TSX sluggish as gains in CPI are offset by energy shares
Canada's main index of stocks was down on Tuesday, as the losses in energy shares tempered gains from consumer price data which showed that inflation had cooled to a low of 40 months in July. This raised hopes for a rate cut next month.
At 9:56 am. The S&P/TSX Composite index rose 3.48 points or 0.02% to 23,119.87 ET (13.56 GMT), hovering near its record highs.
The annual rate of inflation in Canada dropped to 2.5%, but it rose 0.4% monthly, which indicates that the Bank of Canada may lower rates in September.
This week, we will get the retail sales figures. "If it shows continued weakness, it will set the path for them to keep cutting each meeting throughout the rest of the calendar year," Macan Nia said, co-chief Investment Strategist at Manulife Investment Management.
A poll suggests that the benchmark index could extend its record-breaking rally in the months ahead and up to 2025, as lower borrowing rates combat the effects of a possible slowdown in economic activity on corporate profits.

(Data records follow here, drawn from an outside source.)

$ cat src/srcs_pkg.sv
// constants for the reset and bus-clock sequencer
// assumes a single clock domain driven by the buffered oscillator clock
//
// How it works
// - bus clock is source divided by four
// - power/low-voltage reset holds clocks, pin 4128
// - stop exit waits delay before clocks
// - short recovery bit picks 32 cycles
// - any reset asserts internal reset, picks vector
// - internal reset clears counter, pin reset not
// - each reset sets its cause flag
// - pin flag needs 67 cycles low
// - internal sources pin 32 then 32 more
// - power/low-voltage pin low 4096 plus 32
// - recovery 4160 or 64 cycles total
// - power-on sets its flag, clears others
// - power-on enables clock output, clocks held
// - watchdog overflow resets, sets flag
// - watchdog disabled by test high voltage
// - bad opcode or disabled stop resets
// - only opcode fetch from unmapped resets
// - monitor entry erased vectors resets
// - twelve-bit counter is watchdog prescaler
// - stop instruction clears the counter
// - counter runs freely after reset
package srcs_pkg;
	localparam int CNT_W = 12;
	localparam int OSC_MHZ = 25;
	localparam int LONG_DLY_CYC = 4096;
	localparam int SHORT_DLY_CYC = 32;
	localparam int PIN_DRIVE_CYC = 32;
	localparam int INTERNAL_RESET_SIGNAL_EXTRA_CYC = 32;
	localparam int PIN_MIN_LOW_CYC = 67;
	localparam logic [15:0] VEC_NORMAL = 16'hFFFE;
	localparam logic [15:0] VEC_MONITOR = 16'hFEFE;
	localparam logic [7:0] CAUSE_RESET = 8'h80;
	// cause register bit positions
	localparam int B_POR = 7;
	localparam int B_PIN = 6;
	localparam int B_WDOG = 5;
	localparam int B_OPC = 4;
	localparam int B_ADR = 3;
	localparam int B_MON = 2;
	localparam int B_LV = 1;
	typedef enum logic [4:0] {
		SRCS_RUN = 5'h01,
		SRCS_LONG = 5'h02,
		SRCS_DRIVE = 5'h04,
		SRCS_HOLD = 5'h08,
		SRCS_STOP = 5'h10
	} srcs_state_t;
endpackage

$ cat src/srcs_sequencer.sv
// reset and bus-clock sequencer of the system integration unit
// assumes all inputs synchronous to core_clk_i except rst_pin_i and pll_output_clock_i
// a pin reset reuses the internal drive and hold sequence
`timescale 1ns/1ps
`default_nettype none
module srcs_sequencer import srcs_pkg::*; #(
	parameter int LONG_CYC = LONG_DLY_CYC
) (
	input wire logic core_clk_i,
	input wire logic srst_i,
	input wire logic power_up_pulse_i,
	input wire logic low_voltage_i,
	input wire logic watchdog_ovf_i,
	input wire logic bad_opcode_i,
	input wire logic stop_exec_i,
	input wire logic stop_enable_i,
	input wire logic fetch_unmapped_i,
	input wire logic opcode_fetch_i,
	input wire logic monitor_entry_reset_i,
	input wire logic monitor_mode_i,
	input wire logic rst_test_high_voltage_i,
	input wire logic irq_test_high_voltage_i,
	input wire logic break_i,
	input wire logic short_recovery_bit_i,
	input wire logic stop_wake_i,
	input wire logic pll_select_i,
	input wire logic pll_output_clock_i,
	input wire logic rst_pin_i,
	output logic rst_pin_o,
	output logic rst_pin_oe_o,
	output logic internal_reset_signal_o,
	output logic bus_clk_o,
	output logic clock_gen_output_o,
	output logic [15:0] reset_vector_o,
	output logic [7:0] reset_cause_register_o,
	output logic [CNT_W-1:0] counter_o,
	output logic watchdog_disable_o
);
	// ==========================================
	// state and counters
	srcs_state_t state;
	logic [CNT_W-1:0] cnt;
	logic [CNT_W:0] seq;
	logic [1:0] div;
	logic pin_s1, pin_s2;
	logic [6:0] low_cnt;
	logic long_reset;
	logic int_src;
	logic pin_reset;
	logic pll_s1, pll_s2, pll_s3;
	logic pll_rise;
	// per-source request terms, shared by the sequencer decode and the checks
	logic wd_src;
	logic opc_src;
	logic adr_src;
	logic mon_src;

	// ==========================================
	// request decode
	assign watchdog_disable_o = (monitor_mode_i &&
	    (rst_test_high_voltage_i || irq_test_high_voltage_i)) ||
	    (break_i && rst_test_high_voltage_i);
	assign long_reset = power_up_pulse_i || low_voltage_i;
	assign wd_src = watchdog_ovf_i && !watchdog_disable_o;
	assign opc_src = bad_opcode_i ||
	    (stop_exec_i && !stop_enable_i);
	// a data access to a hole is harmless; only fetches count
	assign adr_src = fetch_unmapped_i && opcode_fetch_i;
	assign mon_src = monitor_entry_reset_i;
	assign int_src = long_reset || wd_src || opc_src || adr_src ||
	    mon_src;

	// ==========================================
	// reset pin synchroniser and low-time measure
	always_ff @(posedge core_clk_i) begin
		if (srst_i) begin
			pin_s1 <= 1'b1;
			pin_s2 <= 1'b1;
		end else begin
			pin_s1 <= rst_pin_i;
			pin_s2 <= pin_s1;
		end
	end
	// the pin is sampled while we drive it too; only count outside drive
	always_ff @(posedge core_clk_i) begin
		if (srst_i || pin_s2 || rst_pin_oe_o)
			low_cnt <= 7'h00;
		else if (low_cnt != 7'(PIN_MIN_LOW_CYC))
			low_cnt <= low_cnt + 7'h01;
	end
	assign pin_reset = (low_cnt == 7'(PIN_MIN_LOW_CYC - 1)) &&
	    !pin_s2 && !rst_pin_oe_o;

	// ==========================================
	// sequencer
	always_ff @(posedge core_clk_i) begin
		if (srst_i) begin
			state <= SRCS_LONG;
			seq <= '0;
		end else if (long_reset) begin
			state <= SRCS_LONG;
			seq <= '0;
		end else if (int_src || pin_reset) begin
			state <= SRCS_DRIVE;
			seq <= '0;
		end else begin
			case (state)
			SRCS_LONG: begin
				if (seq == (CNT_W+1)'(LONG_CYC + PIN_DRIVE_CYC - 1)) begin
					state <= SRCS_HOLD;
					seq <= '0;
				end else
					seq <= seq + 1'b1;
			end
			SRCS_DRIVE: begin
				if (seq == (CNT_W+1)'(PIN_DRIVE_CYC - 1)) begin
					state <= SRCS_HOLD;
					seq <= '0;
				end else
					seq <= seq + 1'b1;
			end
			SRCS_HOLD: begin
				if (seq == (CNT_W+1)'(INTERNAL_RESET_SIGNAL_EXTRA_CYC - 1)) begin
					state <= SRCS_RUN;
					seq <= '0;
				end else
					seq <= seq + 1'b1;
			end
			SRCS_RUN: begin
				if (stop_exec_i && stop_enable_i)
					state <= SRCS_STOP;
			end
			SRCS_STOP: begin
				// delay counted on the shared counter after the wake
				if (stop_wake_i || seq[0])
					seq <= '0 | 1'b1;
				if (seq[0] && (short_recovery_bit_i ?
				    cnt == CNT_W'(SHORT_DLY_CYC - 1) :
				    cnt == CNT_W'(LONG_CYC - 1))) begin
					state <= SRCS_RUN;
					seq <= '0;
				end
			end
			default: begin
				state <= SRCS_LONG;
				seq <= '0;
			end
			endcase
		end
	end

	// ==========================================
	// free-running counter, watchdog prescaler
	always_ff @(posedge core_clk_i) begin
		if (srst_i || int_src)
			cnt <= '0;
		else if (state == SRCS_RUN && stop_exec_i && stop_enable_i)
			cnt <= '0;
		else if (state == SRCS_STOP && stop_wake_i)
			cnt <= '0;
		else
			cnt <= cnt + 1'b1;
	end
	assign counter_o = cnt;

	// ==========================================
	// cause flags
	always_ff @(posedge core_clk_i) begin
		if (srst_i || power_up_pulse_i) begin
			reset_cause_register_o <= CAUSE_RESET;
		end else if (int_src || pin_reset) begin
			reset_cause_register_o <= '0;
			reset_cause_register_o[B_LV] <= low_voltage_i;
			reset_cause_register_o[B_WDOG] <= watchdog_ovf_i &&
			    !watchdog_disable_o;
			reset_cause_register_o[B_OPC] <= bad_opcode_i ||
			    (stop_exec_i && !stop_enable_i);
			reset_cause_register_o[B_ADR] <= fetch_unmapped_i &&
			    opcode_fetch_i;
			reset_cause_register_o[B_MON] <= monitor_entry_reset_i;
			reset_cause_register_o[B_PIN] <= pin_reset && !long_reset;
		end
	end

	// ==========================================
	// outputs
	always_ff @(posedge core_clk_i) begin
		if (srst_i) begin
			pll_s1 <= 1'b0;
			pll_s2 <= 1'b0;
			pll_s3 <= 1'b0;
			div <= 2'b00;
		end else begin
			pll_s1 <= pll_output_clock_i;
			pll_s2 <= pll_s1;
			pll_s3 <= pll_s2;
			// pll source counted by rising edges: gating, not a true clock
			if (!pll_select_i || pll_rise)
				div <= div + 2'b01;
		end
	end
	// pll must run at no more than half the oscillator rate to be seen at all
	assign pll_rise = pll_s2 && !pll_s3;
	assign bus_clk_o = div[1] && state == SRCS_RUN;
	assign clock_gen_output_o = 1'b1;
	assign rst_pin_oe_o = state == SRCS_LONG || state == SRCS_DRIVE;
	assign rst_pin_o = 1'b0;
	assign internal_reset_signal_o = state == SRCS_LONG ||
	    state == SRCS_DRIVE || state == SRCS_HOLD ||
	    (!pin_s2 && !rst_pin_oe_o);
	assign reset_vector_o = monitor_mode_i ? VEC_MONITOR : VEC_NORMAL;

	// ==========================================
	// checks
	// reset sequence lengths and entry, bus clock hold, pll divider step and vector select
	a_pin_drive_len: assert property (@(posedge core_clk_i)
	    disable iff (srst_i) $rose(state == SRCS_HOLD) &&
	    $past(state) == SRCS_DRIVE && !int_src |-> $past(seq) ==
	    (CNT_W+1)'(PIN_DRIVE_CYC - 1))
	    else $error("pin drive length wrong");
	a_hold_release: assert property (@(posedge core_clk_i)
	    disable iff (srst_i || int_src || pin_reset)
	    state == SRCS_HOLD && seq == (CNT_W+1)'(INTERNAL_RESET_SIGNAL_EXTRA_CYC - 1)
	    |=> state == SRCS_RUN)
	    else $error("hold did not release");
	a_long_len: assert property (@(posedge core_clk_i)
	    disable iff (srst_i || int_src || pin_reset)
	    state == SRCS_LONG &&
	    seq == (CNT_W+1)'(LONG_CYC + PIN_DRIVE_CYC - 1)
	    |=> state == SRCS_HOLD)
	    else $error("long drive length wrong");
	a_long_entry: assert property (@(posedge core_clk_i)
	    disable iff (srst_i) long_reset |=> state == SRCS_LONG &&
	    rst_pin_oe_o && !bus_clk_o)
	    else $error("long reset not entered");
	a_drive_entry: assert property (@(posedge core_clk_i)
	    disable iff (srst_i) (wd_src || opc_src || adr_src) &&
	    !long_reset |=> state == SRCS_DRIVE && rst_pin_oe_o)
	    else $error("internal reset did not drive pin");
	a_hold_nodrive: assert property (@(posedge core_clk_i)
	    disable iff (srst_i) state == SRCS_HOLD |->
	    !rst_pin_oe_o && internal_reset_signal_o)
	    else $error("hold phase wrong");
	a_clk_held: assert property (@(posedge core_clk_i)
	    disable iff (srst_i) state != SRCS_RUN |-> !bus_clk_o)
	    else $error("bus clock ran in reset");
	a_pll_hold: assert property (@(posedge core_clk_i)
	    disable iff (srst_i) pll_select_i && !pll_rise |=>
	    div == $past(div))
	    else $error("bus divider stepped without pll edge");
	a_internal_reset_signal_pin: assert property (@(posedge core_clk_i)
	    disable iff (srst_i) !pin_s2 |-> internal_reset_signal_o)
	    else $error("pin low without internal reset");
	a_vector_sel: assert property (@(posedge core_clk_i)
	    monitor_mode_i |-> reset_vector_o == VEC_MONITOR)
	    else $error("vector wrong");
	a_vector_norm: assert property (@(posedge core_clk_i)
	    !monitor_mode_i |-> reset_vector_o == VEC_NORMAL)
	    else $error("normal vector wrong");

	// cause flags
	a_por_flags: assert property (@(posedge core_clk_i)
	    power_up_pulse_i |=> reset_cause_register_o == CAUSE_RESET)
	    else $error("power-on flags wrong");
	a_wd_flag: assert property (@(posedge core_clk_i)
	    disable iff (srst_i) watchdog_ovf_i && !watchdog_disable_o &&
	    !power_up_pulse_i |=> reset_cause_register_o[B_WDOG])
	    else $error("watchdog flag missing");
	a_pin_flag: assert property (@(posedge core_clk_i)
	    disable iff (srst_i) pin_reset && !long_reset |=>
	    reset_cause_register_o[B_PIN])
	    else $error("pin flag missing");
	a_opc_flag: assert property (@(posedge core_clk_i)
	    disable iff (srst_i) opc_src && !power_up_pulse_i |=>
	    reset_cause_register_o[B_OPC])
	    else $error("bad opcode flag missing");
	a_adr_flag: assert property (@(posedge core_clk_i)
	    disable iff (srst_i) adr_src && !power_up_pulse_i |=>
	    reset_cause_register_o[B_ADR])
	    else $error("bad address flag missing");
	a_mon_drive: assert property (@(posedge core_clk_i)
	    disable iff (srst_i) mon_src && !long_reset |=>
	    reset_cause_register_o[B_MON] && state == SRCS_DRIVE)
	    else $error("monitor entry reset missing");
	a_lv_flag: assert property (@(posedge core_clk_i)
	    disable iff (srst_i) low_voltage_i && !power_up_pulse_i |=>
	    reset_cause_register_o[B_LV])
	    else $error("low voltage flag missing");

	// counter and stop recovery
	a_int_clear: assert property (@(posedge core_clk_i)
	    disable iff (srst_i) int_src |=> cnt == '0)
	    else $error("counter not cleared");
	a_pin_keeps: assert property (@(posedge core_clk_i)
	    disable iff (srst_i) pin_reset && !int_src &&
	    !stop_exec_i && !stop_wake_i |=>
	    cnt == $past(cnt) + 1'b1)
	    else $error("pin reset touched counter");
	a_cnt_free: assert property (@(posedge core_clk_i)
	    disable iff (srst_i) state == SRCS_RUN && !int_src &&
	    !stop_exec_i |=>
	    cnt == $past(cnt) + 1'b1)
	    else $error("counter not free running");
	a_stop_entry: assert property (@(posedge core_clk_i)
	    disable iff (srst_i) state == SRCS_RUN && stop_exec_i &&
	    stop_enable_i && !int_src && !pin_reset |=>
	    cnt == '0 && state == SRCS_STOP)
	    else $error("stop entry wrong");
	a_stop_wait: assert property (@(posedge core_clk_i)
	    disable iff (srst_i || int_src || pin_reset)
	    state == SRCS_STOP && !seq[0] && !stop_wake_i |=>
	    state == SRCS_STOP)
	    else $error("stop left without wake");
	a_stop_short: assert property (@(posedge core_clk_i)
	    disable iff (srst_i || int_src || pin_reset)
	    state == SRCS_STOP && seq[0] && short_recovery_bit_i &&
	    cnt == CNT_W'(SHORT_DLY_CYC - 1) |=> state == SRCS_RUN)
	    else $error("short stop delay wrong");
	// data accesses to holes must not disturb the run state
	a_data_noreset: assert property (@(posedge core_clk_i)
	    disable iff (srst_i) state == SRCS_RUN && !int_src &&
	    !pin_reset |=> state == SRCS_RUN || state == SRCS_STOP)
	    else $error("spurious reset");
	a_wd_gated: assert property (@(posedge core_clk_i)
	    disable iff (srst_i) state == SRCS_RUN && watchdog_ovf_i &&
	    watchdog_disable_o && !long_reset && !opc_src && !adr_src &&
	    !mon_src && !pin_reset && !stop_exec_i |=>
	    state == SRCS_RUN)
	    else $error("disabled watchdog caused reset");

	// scenario coverage
	c_long: cover property (@(posedge core_clk_i)
	    state == SRCS_LONG ##1 state == SRCS_HOLD);
	c_pin: cover property (@(posedge core_clk_i) pin_reset);
	c_stop: cover property (@(posedge core_clk_i)
	    state == SRCS_STOP ##1 state == SRCS_RUN);
	c_short_stop: cover property (@(posedge core_clk_i)
	    state == SRCS_STOP && short_recovery_bit_i ##1 state == SRCS_RUN);
	c_wdog: cover property (@(posedge core_clk_i)
	    wd_src && !long_reset);
endmodule
`default_nettype wire

$ cat config.mk
export PLATFORM = sky130hd
export DESIGN_NAME = srcs_sequencer
export DESIGN_NICKNAME = d
export VERILOG_FILES = /design/src/srcs_pkg.sv /design/src/srcs_sequencer.sv
export SDC_FILE = /design/constraint.sdc
export NUM_CORES = 1
export LEC_CHECK = 0
export BUFFER_PORTS_ARGS = -buffer_cell sky130_fd_sc_hd__clkbuf_2
export CAP_MARGIN = 20
export CORE_MARGIN = 3
export CORE_UTILIZATION = 35
export CTS_CLUSTER_SIZE = 28
export DETAILED_ROUTE_END_ITERATION = 7
export PLACE_DENSITY = 0.64
export SYNTH_ARGS = -nofsm -noshare
export SYNTH_HDL_FRONTEND = slang
export SYNTH_SLANG_ARGS = --single-unit
$ cat constraint.sdc
create_clock -name core_clk_i -period 4.2 [get_ports core_clk_i]
set_clock_uncertainty 0.15 [all_clocks]
set_input_delay 0.42 -clock core_clk_i [delete_from_list [all_inputs] [get_ports core_clk_i]]
set_output_delay 0.42 -clock core_clk_i [all_outputs]
set_load 0.02 [all_outputs]
# Word-level counts from Yosys, hierarchy flattened
# Cells that the tools add are included.
# word_totals
elab_cells	101
reg_bits	51
# classes
n_addsub	4
n_mux	14
reduce_logical	48
bitwise_logic	1
n_eq_ne	22
# ops
op	n
2-to-1 mux 13 bit	4
one-hot mux 13 bit (4 select lines)	1
2-to-1 mux 5 bit	5
one-hot mux 5 bit (5 select lines)	1
logical OR 1 bit	18
!= test 3 bit (second input constant)	6
logical AND 1 bit	16
adder 13 x 1 -> 13 bit (second input constant)	1
equality test 13 bit (second input constant)	1
equality test 13 x 5 -> 1 bit (second input constant)	1
adder 12 x 1 -> 12 bit (second input constant)	1
equality test 12 bit (second input constant)	1
equality test 12 x 5 -> 1 bit (second input constant)	1
!= test 2 bit (second input constant)	5
AND reduction 5 bit	2
2-to-1 mux 9 bit	1
adder 7 x 1 -> 7 bit (second input constant)	1
equality test 7 bit (second input constant)	1
zero test 1 bit	7
!= test 7 bit (second input constant)	1
OR reduction 3 bit	2
equality test 5 x 1 -> 1 bit (second input constant)	1
equality test 5 x 2 -> 1 bit (second input constant)	1
equality test 5 x 3 -> 1 bit (second input constant)	1
other kinds (8)	9

# Logic depth before layout (Yosys ltp)
# logic_depth
ltp_word	12
ltp_mapped	8

# Worst setup path after synthesis
# OpenSTA, ideal clock, no wires.
# synth_path
path_type	register -> register
startpoint	reg state[2]
endpoint	reg state[0]
arrival_ps	1721
slack_ps	2241
path_buffers	2
period_less_slack_ps	1959
path_stages_with_launch	8
setup_ps	88
cell_sequence	dfxtp_1 -> buf_6 -> xnor2_2 -> nor4_4 -> nor2_2 -> or3_1 -> buf_2 -> nor4_2
# synth_via
elab_chain_len	6
# synth_lines
item	line_no	rtl
from (decl)	srcs_sequencer.sv:41	srcs_state_t state;
from (signal assigned)	srcs_sequencer.sv:98	state <= SRCS_LONG;
from (signal assigned)	srcs_sequencer.sv:101	state <= SRCS_LONG;
from (signal assigned)	srcs_sequencer.sv:104	state <= SRCS_DRIVE;
equality test 5 x 2 -> 1 bit / equality test 5 x 3 -> 1 bit (equally long branches)	srcs_sequencer.sv:206	assign rst_pin_oe_o = state == SRCS_LONG || state == SRCS_DRIVE;
logical OR 1 bit *	srcs_sequencer.sv:206	
net rst_pin_oe_o	srcs_sequencer.sv:30	output logic rst_pin_oe_o,
zero test 1 bit *	srcs_sequencer.sv:92	!pin_s2 && !rst_pin_oe_o;
logical AND 1 bit *	srcs_sequencer.sv:92	
logical OR 1 bit *	srcs_sequencer.sv:103	end else if (int_src || pin_reset) begin
OR reduction 3 bit (no source line) *	--	
# The timed path passes the listed nets; every way through them passes the cells marked *.
# A chain may end at the register's enable or synchronous reset.

# Worst setup path after layout
# layout_path
startpoint	reg state[3]
endpoint	out internal_reset_signal_o
# layout_via
elab_chain_len	5
# layout_lines
item	line_no	rtl
equality test 5 x 2 -> 1 bit / equality test 5 x 3 -> 1 bit (equally long branches)	srcs_sequencer.sv:206, srcs_sequencer.sv:208, srcs_sequencer.sv:209	
logical OR 1 bit	srcs_sequencer.sv:206, srcs_sequencer.sv:208	
zero test 1 bit	srcs_sequencer.sv:210	(!pin_s2 && !rst_pin_oe_o);
logical AND 1 bit	srcs_sequencer.sv:210	
logical OR 1 bit *	srcs_sequencer.sv:209	state == SRCS_DRIVE || state == SRCS_HOLD ||
to (decl)	srcs_sequencer.sv:31	output logic internal_reset_signal_o,
# Mark *: on every way between the ends. The rest lies on a longest branch, timed or not.

==> impl_metrics.toml <==
[sta]
rsz0062_at_grt = "false"
post-route-period-util_pct = 57.3
maxSlewHeadroom_pct = 57.6
tns_ps = 0
worst_slew_pin_slew_ps = 635
fin_crit_ps = 2410
max_freq_mhz = 415
finalHoldViolCount = 0
slew_violations = 0
setup_viol = 0

[setup_path]
r2r-end = "state[0]"
worst_setup_path_end_kind = "output port"
rrSetupSlack_ps = 1910
reg2reg_from = "state[2]"
start_kind = "register"
crit_path_end = "internal_reset_signal_o"
crit_arrival_ps = 1840
critPathKind = "register to output port"
r2r_cells = 5
path_max_fanout = 13
cp_data_required_time_ps = 3630
worstSetupStartpoint = "state[3]"

[grt]
grt.overflow.total = 0
met1_usage_pct = 17.3
grt_max_degree = 16
met2_usage_pct = 20.9
met3_usage_pct = 3.41
antenna_found_initial = 0
globalRoute.busiestLayer = "met2"
grtUsageTotal_pct = 13.2
grt_pass1_wl_um = 9350
first_global_vias = 2042

[clocking]
cts_sinks = 51
insertion_delay_ps = 300
postCtsSetupBuffers = 0
path_clk_slew_ps = 90
ctsResizeCount = 0
hold_buffers = 0
cts_tree = "done"
cts_buffers = 5
cts.path.max_buffers = 2
htree_levels = 2
cts_root_buffer = "clkbuf_8"

[power_and_ir_drop]
ir_drop_v = 0.000165
power_leakage_uw = 0.00115
power_uw = 917
powerDensity_mw_per_mm2 = 311

[route]
postRouteAntennaNets = 0
vias = 2228
totalWireLength_um = 5370
drt_first_pass_iters = 4
wl_per_cell_um = 11.9
drc_errors = 0
drt-vias-per-instance = 4.95
drt_iter0_drc = 73

[yosys]
synth-edff-count = 0
yosys_warnings = 0
synthArstFlopShare_pct = 0
yosys.area.top_type = "dfxtp_1"
ys_seq_elements = 51
syn_area_per_cell_um2 = 8.40
netlist_area_mm2 = 0.00264
synth_cells = 314
synth_area_leaders = "dfxtp_1, nor2_1, buf_4, a21oi_1, xor2_1"
synth_top_area_share_pct = 38.7
ys.flop_type = "dfxtp_1"
synth.distinct_cells = 49
yosysSeqAreaShare_pct = 38.7

[outcome]
outcome = "finished, final reports clean"

[hold_path]
hold_path.class = "primary input to register"
holdPathStages = 2

[floorplan]
io_pins = 62
initial_core_util_pct = 36.2
die_w_um = 92.8
dieArea_mm2 = 0.00861
die_h_um = 92.8
core_region_area_mm2 = 0.00729
rows = 31

[finish]
antennaDiodeCount = 0
nets = 374
seqCellArea_mm2 = 0.00102
drive_gt1_share_pct = 19.1
multi_input_area_mm2 = 0.00144
n_fill_cell = 773
stdcell_count = 450
syn2layout_area_growth_pct = 11.7
postLayoutCellArea_mm2 = 0.00294

[placed_design]
post-dp-hpwl_um = 4040
port_buffers = 43
place_inst = 442
placed_area_mm2 = 0.00283
place.gp.congestion = 0.777

[job]
drv_cap = 0
[worst min path at each step]
stage / from / endpoint / slack (ps)
floorplan: pin_s1 / pin_s2 / 240
global placement: pin_s1 / pin_s2 / 240
detailed placement: pin_s1 / pin_s2 / 250
CTS: rst_pin_i / pin_s1 / 140
global route: rst_pin_i / pin_s1 / 140
finish: rst_pin_i / pin_s1 / 150
[state kept, by name, summed over array words and instances, names as in the netlist]
name / flops
counter_o: 12
div: 2
low_cnt: 7
pin_s1: 1
pin_s2: 1
pll_s1: 1
pll_s2: 1
pll_s3: 1
reset_cause_register_o: 7
seq: 13
state: 5
[layer usage]
metal / share of wire (%) / vias up
li1: - / 1128
met1: 48 / 1047
met2: 46 / 46
met3: 5.0 / 7
met4: 1.5 / 0
met5: 0 / -
[metrics by stage]
step,setup slack [ps],util [%],hold WS [ps]
2_1_floorplan,2240,-,239
3_3_place_gp,1950,38.8,244
3_5_place_dp,1900,38.8,248
4_1_cts,1820,40.4,142
5_1_grt,1660,40.4,142
6_report,1790,40.4,146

Energy led the losses on the Toronto Stock Exchange. It fell nearly 1%, despite an increase in oil prices.
The tech and communications capped shares also fell around 0.4%.
Materials shares rose 1.4%, following gold prices which reached a new record against a weaker US dollar and increased bets on a September rate cut.
Gran Tierra Energy, a stock in the individual market, fell by more than 5% following its offer to purchase i3 Energy of London for 174.1 million pounds (226.23 millions).
The U.S. Federal Reserve chair Jerome Powell will be speaking at the Jackson Hole Economic Symposium in Wyoming on Friday. Powell has acknowledged that a rate cut could happen as early as September.